[Input data Boundary: Start]

==> src/rtl/condcheck.sv <==
// Combinational evaluation of an instruction's Cond field against stored NZCV.
module condcheck
    import arm_cond_pkg::*;
(
    input  logic [3:0] i_cond,
    input  logic [3:0] i_flags,
    output logic       o_condex
);

    logic w_n, w_z, w_c, w_v, w_ge;

    assign w_n  = i_flags[FLAG_N];
    assign w_z  = i_flags[FLAG_Z];
    assign w_c  = i_flags[FLAG_C];
    assign w_v  = i_flags[FLAG_V];
    assign w_ge = (w_n == w_v);

    always_comb begin
        o_condex = 1'b0;
        case (i_cond)
            COND_EQ: o_condex = w_z;
            COND_NE: o_condex = ~w_z;
            COND_CS: o_condex = w_c;
            COND_CC: o_condex = ~w_c;
            COND_MI: o_condex = w_n;
            COND_PL: o_condex = ~w_n;
            COND_VS: o_condex = w_v;
            COND_VC: o_condex = ~w_v;
            COND_HI: o_condex = w_c & ~w_z;
            COND_LS: o_condex = ~w_c | w_z;
            COND_GE: o_condex = w_ge;
            COND_LT: o_condex = ~w_ge;
            COND_GT: o_condex = ~w_z & w_ge;
            COND_LE: o_condex = w_z | ~w_ge;
            COND_AL: o_condex = 1'b1;
            // COND_NV is reserved and never executes
            default: o_condex = 1'b0;
        endcase
    end

endmodule

==> src/rtl/condlogic_mc.sv <==
// Conditional-execution unit of the multicycle core: holds NZCV and gates the
// decoder's write strobes by the condition evaluated in the previous cycle.
module condlogic_mc
    import arm_cond_pkg::*;
#(
    parameter logic [3:0] FLAG_RESET = 4'b0000
) (
    input  logic       clk,
    input  logic       reset,
    input  logic [3:0] Cond,
    input  logic [3:0] ALUFlags,
    input  logic [1:0] FlagW,
    input  logic       PCS,
    input  logic       NextPC,
    input  logic       RegW,
    input  logic       MemW,
    output logic       PCWrite,
    output logic       RegWrite,
    output logic       MemWrite,
    output logic [3:0] Flags
);

    logic [3:0] r_flags;
    logic       r_condexd;
    logic       w_condex;
    logic [1:0] w_flagwrite;
    logic       w_exec;

    condcheck u_condcheck (
        .i_cond  (Cond),
        .i_flags (r_flags),
        .o_condex(w_condex)
    );

    // Flags are written in the ALU state, so they use the undelayed condition.
    assign w_flagwrite = FlagW & {2{w_condex}};

    always_ff @(posedge clk) begin
        if (reset) begin
            r_flags   <= FLAG_RESET;
            r_condexd <= 1'b0;
        end else begin
            if (w_flagwrite[1]) r_flags[FLAG_N:FLAG_Z] <= ALUFlags[FLAG_N:FLAG_Z];
            if (w_flagwrite[0]) r_flags[FLAG_C:FLAG_V] <= ALUFlags[FLAG_C:FLAG_V];
            r_condexd <= w_condex;
        end
    end

    // Writes requested while reset is held are dropped as well as the cycle after.
    assign w_exec   = r_condexd & ~reset;

    assign PCWrite  = (PCS & w_exec) | NextPC;
    assign RegWrite = RegW & w_exec;
    assign MemWrite = MemW & w_exec;
    assign Flags    = r_flags;

endmodule
==> config.mk <==
export PLATFORM = sky130hd
export DESIGN_NAME = condlogic_mc
export DESIGN_NICKNAME = d
export VERILOG_FILES = /design/src/rtl/arm_cond_pkg.sv /design/src/rtl/condcheck.sv /design/src/rtl/condlogic_mc.sv
export SDC_FILE = /design/constraint.sdc
export NUM_CORES = 1
export LEC_CHECK = 0
export ABC_AREA = 1
export BUFFER_PORTS_ARGS = -buffer_cell sky130_fd_sc_hd__buf_4
export CAP_MARGIN = 10
export CORE_AREA = 2 2 39 41
export DETAILED_ROUTE_END_ITERATION = 10
export DIE_AREA = 0 0 41 43
export PLACE_DENSITY = 0.65
export RECOVER_POWER = 25
export SYNTH_ARGS = -nofsm -noshare
export SYNTH_HDL_FRONTEND = slang
export SYNTH_HIERARCHICAL = 1
export SYNTH_SLANG_ARGS = --single-unit
==> constraint.sdc <==
create_clock -name clk -period 1.1 [get_ports clk]
set_input_delay 0.22 -clock clk [delete_from_list [all_inputs] [get_ports clk]]
set_output_delay 0.22 -clock clk [all_outputs]
set_load 0.01 [all_outputs]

[Input data Boundary: End]

### Required action
Could you retype exactly the lines above, starting at the line that contains "export CORE_AREA = 2 2 39 41" and ending at the line that contains "export SYNTH_SLANG_ARGS = --single-unit", and nothing more?

### Response area
export CORE_AREA = 2 2 39 41
export DETAILED_ROUTE_END_ITERATION = 10
export DIE_AREA = 0 0 41 43
export PLACE_DENSITY = 0.65
export RECOVER_POWER = 25
export SYNTH_ARGS = -nofsm -noshare
export SYNTH_HDL_FRONTEND = slang
export SYNTH_HIERARCHICAL = 1
export SYNTH_SLANG_ARGS = --single-unit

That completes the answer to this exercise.